Now, Mad Deer Disease

Mad-deer disease, more formally known as chronic wasting disease (CWD), is found mostly in northeast and central Colorado and southeastern Wyoming

By Kara Platoni

January 1, 2008

deer

Eww, gross!" thought many Americans as they read about the United Kingdom's mad-cow epidemic-all the while contentedly chewing their own hamburgers. The gruesome, incurable disease, which causes dementia and motor-skill loss, has led to 79 human deaths and the preemptive slaughter of hundreds of thousands of cattle. Now a similar condition is making an appearance among game animals in the Rocky Mountain West. Dubbed "mad-deer disease," it may already be responsible for the deaths of three people who are believed to have eaten infected venison.

Both mad-cow and mad-deer disease are transmissible spongiform encephalopathies, in which brain proteins called prions deform, forcing other brain cells to degenerate along with them. Cows get a version called bovine spongiform encephalopathy; sheep get a similar disease called scrapie; and humans contract, very rarely and by an unknown natural process, Creutzfeldt-Jakob disease.

Those thought to have been infected through the consumption of tainted beef have what is called "new-variant CJD." The course of the disease is similar in all species, starting with a little wobbliness or memory loss, then progressing to full dementia and death, usually in the space of a few months.

Mad-deer disease, more formally known as chronic wasting disease (CWD), is found mostly in northeast and central Colorado and southeastern Wyoming, where it infects about 5 percent of mule deer on game farms and 1 percent of free-ranging deer. Infected animals have also been found on game farms in Nebraska, Montana, South Dakota, and Oklahoma. Game farms sell meat and the velvet from antlers (marketed as a health supplement or aphrodisiac), or sometimes ship live animals to other states to bulk up their supply of huntable wildlife. Thus one farm with infected animals could potentially spread the disease far and wide.

In Larimer County, Colorado, the seeming epicenter of the outbreak, some reports put the infection rate of wild deer as high as 15 percent. By way of comparison, says John Stauber, coauthor of Mad Cow U.S.A., "At the height of mad-cow disease in Britain, only one to two percent of cows on any given farm were showing symptoms of the disease." Given the lack of a vaccine and the growing interstate commerce in farmed deer and elk, he says, "the eventual spread of chronic wasting disease across North America seems inevitable."

Mad-deer disease is apparently passed from doe to fawn, as well as through shared feeding facilities, salt licks, and touching noses. It is not yet clear how-and even whether-the disease can spread to humans. Ingestion of infected meat is suspect, as is mere contact with infected tissue, putting both hunters and venison-eaters at risk.
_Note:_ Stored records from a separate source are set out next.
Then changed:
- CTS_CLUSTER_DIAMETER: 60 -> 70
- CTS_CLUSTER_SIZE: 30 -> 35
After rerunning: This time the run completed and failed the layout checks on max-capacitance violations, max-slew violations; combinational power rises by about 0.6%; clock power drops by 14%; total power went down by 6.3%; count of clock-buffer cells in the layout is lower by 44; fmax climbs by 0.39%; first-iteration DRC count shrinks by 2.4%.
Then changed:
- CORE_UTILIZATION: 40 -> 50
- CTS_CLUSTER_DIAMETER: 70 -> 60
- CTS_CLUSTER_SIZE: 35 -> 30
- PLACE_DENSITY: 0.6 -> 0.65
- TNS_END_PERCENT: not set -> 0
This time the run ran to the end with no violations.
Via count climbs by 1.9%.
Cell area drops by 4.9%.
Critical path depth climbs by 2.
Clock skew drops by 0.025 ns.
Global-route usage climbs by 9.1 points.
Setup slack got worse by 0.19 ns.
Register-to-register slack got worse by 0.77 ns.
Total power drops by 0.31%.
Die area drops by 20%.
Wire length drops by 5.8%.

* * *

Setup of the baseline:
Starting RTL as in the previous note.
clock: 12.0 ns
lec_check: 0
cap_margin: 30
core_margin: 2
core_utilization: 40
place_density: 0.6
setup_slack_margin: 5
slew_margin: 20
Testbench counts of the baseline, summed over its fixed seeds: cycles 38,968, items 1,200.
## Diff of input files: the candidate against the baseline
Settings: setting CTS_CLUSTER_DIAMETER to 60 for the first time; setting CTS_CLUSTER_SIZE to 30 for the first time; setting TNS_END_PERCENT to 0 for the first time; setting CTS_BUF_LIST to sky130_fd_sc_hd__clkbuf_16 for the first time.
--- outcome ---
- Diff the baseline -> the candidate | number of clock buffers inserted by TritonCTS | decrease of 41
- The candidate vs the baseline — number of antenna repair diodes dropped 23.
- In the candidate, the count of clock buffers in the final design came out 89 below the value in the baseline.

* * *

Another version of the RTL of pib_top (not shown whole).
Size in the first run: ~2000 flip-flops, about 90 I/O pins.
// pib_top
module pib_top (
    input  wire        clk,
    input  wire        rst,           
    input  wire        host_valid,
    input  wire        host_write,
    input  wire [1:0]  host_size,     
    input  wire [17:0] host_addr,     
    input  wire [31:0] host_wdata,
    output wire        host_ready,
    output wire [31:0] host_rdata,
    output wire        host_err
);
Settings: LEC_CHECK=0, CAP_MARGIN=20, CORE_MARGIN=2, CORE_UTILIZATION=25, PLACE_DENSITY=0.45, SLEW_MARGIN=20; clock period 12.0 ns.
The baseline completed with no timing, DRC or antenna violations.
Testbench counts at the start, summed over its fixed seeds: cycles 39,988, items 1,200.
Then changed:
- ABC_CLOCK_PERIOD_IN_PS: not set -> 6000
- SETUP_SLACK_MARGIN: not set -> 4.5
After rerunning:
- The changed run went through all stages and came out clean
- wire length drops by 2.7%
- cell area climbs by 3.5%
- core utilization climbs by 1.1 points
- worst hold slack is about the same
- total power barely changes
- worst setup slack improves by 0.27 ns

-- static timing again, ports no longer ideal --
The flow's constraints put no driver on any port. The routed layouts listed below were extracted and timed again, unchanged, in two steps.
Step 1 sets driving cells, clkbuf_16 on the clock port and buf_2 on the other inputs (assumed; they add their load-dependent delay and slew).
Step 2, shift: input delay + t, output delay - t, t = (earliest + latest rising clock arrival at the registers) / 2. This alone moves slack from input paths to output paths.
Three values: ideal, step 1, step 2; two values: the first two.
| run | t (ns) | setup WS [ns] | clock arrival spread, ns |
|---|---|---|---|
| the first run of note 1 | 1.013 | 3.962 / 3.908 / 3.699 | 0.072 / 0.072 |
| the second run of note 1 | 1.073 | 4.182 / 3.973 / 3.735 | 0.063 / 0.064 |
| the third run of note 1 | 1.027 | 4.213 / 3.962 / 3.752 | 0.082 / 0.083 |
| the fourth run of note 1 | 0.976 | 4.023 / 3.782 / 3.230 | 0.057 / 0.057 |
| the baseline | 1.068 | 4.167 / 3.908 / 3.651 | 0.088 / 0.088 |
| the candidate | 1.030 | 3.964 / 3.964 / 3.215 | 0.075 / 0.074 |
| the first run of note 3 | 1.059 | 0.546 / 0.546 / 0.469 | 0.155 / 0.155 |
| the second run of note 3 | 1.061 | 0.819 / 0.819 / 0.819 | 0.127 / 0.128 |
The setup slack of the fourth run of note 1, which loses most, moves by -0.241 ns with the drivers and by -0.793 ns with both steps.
From an optimization exercise on the open Yosys and OpenROAD flow, aimed at small area, a short achievable clock period and few clock cycles per item; shortcuts taken in it are not production practice.
The RTL was checked by simulation tests, not by an equivalence proof against the original design.
Power figures rest on the tool's default switching activity, not on a simulated workload.

<file path="flow/config.mk">
export PLATFORM = sky130hd
export DESIGN_NAME = bcmseq
export DESIGN_NICKNAME = bcmseq
export VERILOG_FILES = /design/flow/design.v
export SDC_FILE = /design/flow/constraint.sdc
export NUM_CORES = 4
export LEC_CHECK = 0
export CAP_MARGIN = 20
export CORE_MARGIN = 2
export CORE_UTILIZATION = 40
export CTS_BUF_LIST = sky130_fd_sc_hd__clkbuf_8
export CTS_CLUSTER_SIZE = 20
export SETUP_SLACK_MARGIN = 3.5
export SLEW_MARGIN = 20
export BUFFER_PORTS_ARGS = -buffer_cell sky130_fd_sc_hd__buf_1
</file>
<file path="flow/constraint.sdc">
create_clock -name core_clock -period 6.0 [get_ports {clk}]
set_input_delay 1.2000 -clock core_clock [delete_from_list [all_inputs] [get_ports {clk}]]
set_output_delay 1.2000 -clock core_clock [all_outputs]
set_load 0.01 [all_outputs]
</file>
<file path="flow/design.v">
module bcmseq #(
    parameter [15:0] BASE_LOOP_TICKS = 16'd8,
    parameter [15:0] CALL_OVERHEAD   = 16'd2,
    parameter [15:0] FIRST_INTERVAL  = 16'd100
) (
    input  wire        clk,
    input  wire        rst,
    input  wire        cmd_valid,
    input  wire [51:0] cmd,
    output reg         cmd_ready,
    output reg         rsp_valid,
    output wire [7:0]  rsp,
    input  wire [1:0]  rot,
    output reg         hm_en,
    output reg         hm_we,
    output reg  [10:0] hm_addr,
    output wire [7:0]  hm_wdata,
    input  wire [7:0]  hm_rdata,
    output reg         sm_en,
    output reg  [10:0] sm_addr,
    input  wire [7:0]  sm_rdata,
    output reg         tmr_load,
    output wire [15:0] tmr_period,
    output reg         tmr_stop,
    input  wire        tmr_expire,
    output reg         p_blank,
    output reg         p_lat,
    output reg         p_clk,
    output reg  [3:0]  p_addr,
    output reg  [5:0]  p_data
);
    localparam [3:0] OP_BEGIN    = 4'h1,
                     OP_STOP     = 4'h2,
                     OP_SETPIXEL = 4'h3,
                     OP_SWAPREQ  = 4'h4,
                     OP_RDSTAT   = 4'h5,
                     OP_COPYFWD  = 4'h6,
                     OP_BUFRD    = 4'h7,
                     OP_BUFWR    = 4'h8;
    localparam [15:0] BC2  = BASE_LOOP_TICKS + {CALL_OVERHEAD[14:0], 1'b0};
    localparam [15:0] DUR0 = BC2 - CALL_OVERHEAD;
    localparam [15:0] DUR1 = {BC2[14:0], 1'b0} - CALL_OVERHEAD;
    localparam [15:0] DUR2 = {BC2[13:0], 2'b0} - CALL_OVERHEAD;
    localparam [15:0] DUR3 = {BC2[12:0], 3'b0} - CALL_OVERHEAD;
    function [4:0] band_hi(input [2:0] r, input [1:0] b);
        begin
            case ({r, b})
                5'b000_00: band_hi = 5'd0;   5'b000_01: band_hi = 5'd1;   5'b000_10: band_hi = 5'd2;
                5'b001_00: band_hi = 5'd3;   5'b001_01: band_hi = 5'd4;   5'b001_10: band_hi = 5'd5;
                5'b010_00: band_hi = 5'd6;   5'b010_01: band_hi = 5'd7;   5'b010_10: band_hi = 5'd8;
                5'b011_00: band_hi = 5'd9;   5'b011_01: band_hi = 5'd10;  5'b011_10: band_hi = 5'd11;
                5'b100_00: band_hi = 5'd12;  5'b100_01: band_hi = 5'd13;  5'b100_10: band_hi = 5'd14;
                5'b101_00: band_hi = 5'd15;  5'b101_01: band_hi = 5'd16;  5'b101_10: band_hi = 5'd17;
                5'b110_00: band_hi = 5'd18;  5'b110_01: band_hi = 5'd19;  5'b110_10: band_hi = 5'd20;
                5'b111_00: band_hi = 5'd21;  5'b111_01: band_hi = 5'd22;  5'b111_10: band_hi = 5'd23;
                default:   band_hi = 5'd0;
            endcase
        end
    endfunction
    reg        active;
    reg        pending;      
    reg        swapreq;
    reg        back;         
    reg [1:0]  plane;        
    reg [2:0]  row;
    reg        h_idle;
    reg        st_pa, st_fill, st_rd, st_cp, st_wr, st_stop;
    reg        bot;          
    reg        is_px, is_cp;
    reg [1:0]  k;            
    reg [2:0]  p1, p2, p3;   
    reg        r0, g0, b0;   
    reg [7:0]  d;            
    reg [10:0] ha;           
    reg        run;          
    reg        go;           
    reg        sh;           
    reg        fz;           
    reg        bor;          
    reg        f0;           
    reg        p0;           
    reg        ok;           
    reg [1:0]  t32;          
    reg [6:1]  tp;           
    wire        accept = cmd_valid & cmd_ready;
    wire [3:0]  op     = cmd[51:48];
    wire [15:0] cx     = cmd[47:32];
    wire [15:0] cy     = cmd[31:16];
    wire [15:0] cc     = cmd[15:0];
    wire op_begin = (op == OP_BEGIN);
    wire op_stop  = (op == OP_STOP);
    wire op_px    = (op == OP_SETPIXEL);
    wire op_swap  = (op == OP_SWAPREQ);
    wire op_stat  = (op == OP_RDSTAT);
    wire op_copy  = (op == OP_COPYFWD);
    wire op_bufrd = (op == OP_BUFRD);
    wire op_bufwr = (op == OP_BUFWR);
    wire in_range = rot[0] ? (~|cx[15:4] & ~|cy[15:5])
                           : (~|cx[15:5] & ~|cy[15:4]);
    reg [4:0] rx;
    reg [3:0] ry;
    always @(*) begin
        case (rot)
            2'd0:    begin rx = cx[4:0];  ry = cy[3:0];  end
            2'd1:    begin rx = ~cy[4:0]; ry = cx[3:0];  end
            2'd2:    begin rx = ~cx[4:0]; ry = ~cy[3:0]; end
            default: begin rx = cy[4:0];  ry = ~cx[3:0]; end
        endcase
    end
    wire [9:0] off      = ha[9:0];
    wire       off_last = (off == 10'd767);
    wire       cy5 = is_px | (&off[4:0]);
    wire [9:0] cy_off = {cy5 & (&off[8:5]), cy5 & (&off[7:5]), cy5 & (&off[6:5]), cy5 & off[5], cy5,
                         ~is_px & (&off[3:0]), ~is_px & (&off[2:0]), ~is_px & (&off[1:0]),
                         ~is_px & off[0], ~is_px};
    wire [9:0] off_inc = off ^ cy_off;
    reg [7:0] mg;
    always @(*) begin
        mg = hm_rdata;
        if (is_px) begin
            case (k)
                2'd0: if (!bot) mg[4:2] = p1;
                      else begin mg[7:5] = p1; mg[1:0] = {b0, g0}; end
                2'd1: if (!bot) begin mg[4:2] = p2; mg[0] = b0; end
                      else begin mg[7:5] = p2; mg[1] = r0; end
                default: if (!bot) begin mg[4:2] = p3; mg[1:0] = {g0, r0}; end
                      else mg[7:5] = p3;
            endcase
        end
    end
    assign hm_wdata = d;
    assign rsp      = d;
    wire go_fill   = st_fill & ~bor;
    wire go_rd     = st_rd & ~bor;
    wire go_wr     = st_wr & ~bor;
    wire wr_done   = is_cp ? off_last : (~is_px | k[1]);
    wire fill_done = go_fill & off_last & (ha[10] ^ back);
    wire [4:0] c        = sm_addr[4:0];
    wire       c31      = &c;
    wire       dec      = run & c31 & ~p0;                  
    wire       dpos     = run & c31 & p0;                   
    wire       wrap     = run & (c == 5'd1) & ~p0;          
    wire       stop_acc = accept & op_stop;
    wire       take     = pending & active & (dec | (~run & ~cmd_ready));
    reg        n_pa, n_fill, n_rd, n_cp, n_wr, n_stop, n_busy;
    always @(*) begin
        n_pa   = 1'b0;
        n_fill = st_fill & ~fill_done;
        n_stop = st_stop & run;
        n_rd   = (st_rd & bor) | (go_wr & ~wr_done) | st_pa;
        n_cp   = go_rd;
        n_wr   = (st_wr & bor) | (st_cp & (is_px | is_cp));
        n_busy = n_fill | n_rd | n_cp | n_wr | n_stop;
        if (accept) begin
            n_pa   = op_px;
            n_fill = op_begin;
            n_stop = op_stop;
            n_rd   = op_copy | op_bufrd;
            n_wr   = op_bufwr;
        end
    end
    wire n_idle = ~accept & ~n_busy;
    wire n_fz   = (run & (c == 5'd30) & p0) | (~run & pending & active) |
                  (fz & ~p_lat & ~((dec | ~run) & ~take));
    wire n_run  = take | (run & ~(wrap & ~go));
    reg [10:0] n_ha;
    always @(*) begin
        n_ha = ha;
        if (h_idle) begin
            n_ha = {back ^ op_copy, op_px ? {2'b0, ry[2:0], rx} : cx[9:0]};
        end else if (st_pa) begin
            n_ha[9:5] = band_hi(ha[7:5], 2'd0);
        end else begin
            if ((go_fill & off_last) | ((go_rd | go_wr) & is_cp))
                n_ha[10] = ~ha[10];
            if (go_fill)
                n_ha[9:0] = off_last ? 10'd0 : off_inc;
            else if (go_wr)
                n_ha[9:0] = off_inc;
        end
    end
    wire       adv   = dpos & go;
    wire       wrap3 = (plane == 2'd3);
    wire       fswap = wrap3 & (&row) & swapreq;
    wire       swap  = adv & fswap;
    wire [1:0] plane_a = {plane[1] ^ plane[0], ~plane[0]};
    wire [2:0] row_a   = wrap3 ? row ^ {&row[1:0], row[0], 1'b1} : row;
    reg [1:0]  n_plane;
    reg [2:0]  n_row;
    reg        n_back;
    always @(*) begin
        n_plane = adv ? plane_a : plane;
        n_row   = adv ? row_a : row;
        n_back  = back ^ swap;
        if (fill_done) begin
            n_plane = 2'd3;
            n_row   = 3'd7;
            n_back  = 1'b0;
        end
    end
    function [1:0] band_of(input [1:0] pl, input nx_p0);
        case (pl)
            2'd0:    band_of = {1'b0, nx_p0};
            2'd1:    band_of = 2'd0;
            2'd2:    band_of = 2'd1;
            default: band_of = 2'd2;
        endcase
    endfunction
    wire [5:0] sa_keep = {~back, band_hi(row, band_of(plane, ~p0))};
    wire [5:0] sa_adv  = {~(back ^ fswap), band_hi(row_a, band_of(plane_a, ~p0))};
    wire [4:0] c_inc   = c ^ {&c[3:0], &c[2:0], &c[1:0], c[0], 1'b1};
    wire [4:0] n_c     = ~run ? 5'd31 : (p0 ? c_inc : c);
    wire n_bor = run & ~p0 & (plane == 2'd0);
    reg [6:2] n_tp;
    always @(*) begin
        if (!active) n_tp = FIRST_INTERVAL[6:2];
        else case (plane)                   
            2'd1:    n_tp = DUR0[6:2];
            2'd2:    n_tp = DUR1[6:2];
            2'd3:    n_tp = DUR2[6:2];
            default: n_tp = DUR3[6:2];
        endcase
    end
    assign tmr_period = {9'd0, tp, 1'b0};
    always @(posedge clk) begin
        ha <= n_ha;
        if (h_idle) begin
            d       <= {cc[7:1], cc[0] | (swapreq & op[2])};
            p1      <= {cc[2], cc[8],  cc[13]};
            p2      <= {cc[3], cc[9],  cc[14]};
            p3      <= {cc[4], cc[10], cc[15]};
            r0      <= cc[12];
            g0      <= cc[7];
            b0      <= cc[1];
            bot     <= ry[3];
            k       <= 2'd0;
            ok      <= ~op_px | in_range;
            is_px   <= op_px;
            is_cp   <= op_copy;
        end else begin
            if (st_cp)
                d <= mg;
            if (go_wr)
                k <= {k[0], ~k[1] & ~k[0]};
        end
        hm_addr <= n_bor ? {~back, band_hi(row, 2'd2), c} : n_ha;
        if (rst) begin
            h_idle    <= 1'b1;
            st_pa     <= 1'b0;
            st_fill   <= 1'b0;
            st_rd     <= 1'b0;
            st_cp     <= 1'b0;
            st_wr     <= 1'b0;
            st_stop   <= 1'b0;
            bor       <= 1'b0;
            hm_en     <= 1'b0;
            hm_we     <= 1'b0;
            cmd_ready <= 1'b1;
            rsp_valid <= 1'b0;
            tmr_stop  <= 1'b0;
        end else begin
            h_idle    <= n_idle;
            st_pa     <= n_pa;
            st_fill   <= n_fill;
            st_rd     <= n_rd;
            st_cp     <= n_cp;
            st_wr     <= n_wr;
            st_stop   <= n_stop;
            bor       <= n_bor;
            hm_en     <= n_bor | n_fill | n_rd | n_wr;
            hm_we     <= ~n_bor & (n_fill | (n_wr & (h_idle | ok)));
            cmd_ready <= n_idle & ~n_fz;
            rsp_valid <= (accept & op_stat) | (st_cp & ~is_px & ~is_cp);
            tmr_stop  <= st_stop & ~run;
        end
        t32 <= sm_rdata[1:0];
        f0  <= (plane == 2'd0);
        if (!p0)
            p_data <= f0 ? {t32, sm_rdata[1:0], hm_rdata[1:0]} : sm_rdata[7:2];
        p0      <= ~run | ~p0;
        plane   <= n_plane;
        row     <= n_row;
        back    <= n_back;
        sm_addr <= {adv ? sa_adv : sa_keep, n_c};
        tp      <= {n_tp, active};
        if (!run)
            sh <= 1'b0;
        else if (wrap)
            sh <= 1'b1;
        if (take)
            go <= 1'b1;
        else if (dec)
            go <= 1'b0;
        pending <= (pending | tmr_expire) & ~take & ~(accept & op_begin);
        if (swap | fill_done)
            swapreq <= 1'b0;
        else if (accept & op_swap)
            swapreq <= 1'b1;
        if (rst) begin
            run      <= 1'b0;
            sm_en    <= 1'b0;
            fz       <= 1'b0;
            active   <= 1'b0;
            p_blank  <= 1'b1;
            p_lat    <= 1'b0;
            p_clk    <= 1'b0;
            p_addr   <= 4'd0;
            tmr_load <= 1'b0;
        end else begin
            run   <= n_run;
            sm_en <= 1'b1;           
            fz    <= n_fz;
            if (fill_done)
                active <= 1'b1;
            else if (stop_acc)
                active <= 1'b0;
            if (dec | take)
                p_blank <= 1'b1;
            else if (p_lat)
                p_blank <= 1'b0;
            p_lat    <= wrap & go;
            tmr_load <= (wrap & go) | (accept & op_begin);
            p_clk    <= run & sh & p0;
            if (fill_done)
                p_addr <= 4'd0;
            else if (dpos & sh)
                p_addr <= {1'b0, row};
        end
    end
endmodule
</file>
Deer in advanced stages of CWD are awkward and slow, making them easier to shoot and more likely to end up on a dinner plate. Moreover, while dressing game, hunters expose themselves to the most infectious tissues, the brain and spinal cord.

Another nexus for transmission may be the rendering process, in which animal carcasses, including roadkill, are ground up as feed for other animals, some of which are then eaten by people. In the United Kingdom, feeding infected cows to other cattle amplified the disease's transmission rate. The U.S. Department of Agriculture has only partly learned this lesson, says Stauber: While it forbids cow cannibalism, it allows the carcasses of deer, elk, and sheep known to be infected with CWD or scrapie to be rendered and subsequently fed to chickens, pigs, and pets. Those animals may be rendered in turn and fed to cattle. Last year, a coalition of public-health groups petitioned the agency to halt the practice-so far to no avail.

Dr. Byron Caughey of the National Institutes of Health has studied the transmissibility of spongiform encephalopathies. While his findings indicate that "there is a substantial [interspecies] barrier" and that the efficiency of transmission between mad deer and humans seems to be low, it may be "in the same ballpark" as that between mad cattle and humans.

Unfortunately, the states in which mad-deer infection is highest also rely heavily on the sale of hunting licenses, making them loath to publicize the possibility that eating venison might turn your brain into a sponge. Currently, detection of the disease requires waiting for an animal to drop dead under suspicious conditions and then relying on hunters or game farmers to call in a vet for a post-mortem rather than simply shipping the carcass to the rendering plant.

"Obviously, when the animals are dying of the disease, it's much too late to have prevented the disease from getting from one animal to another," says Dr. Mary Jo Schmerr, lead scientist of prion diseases at the Agricultural Research Service. "If you could detect it before they show these clinical signs, you could remove them from the flock or herd."

Schmerr thinks she may soon be able to do that with a simple blood test she's developing that can be performed on living animals. In the absence of the widespread use of such a test, you might just want to pass on that venison haunch.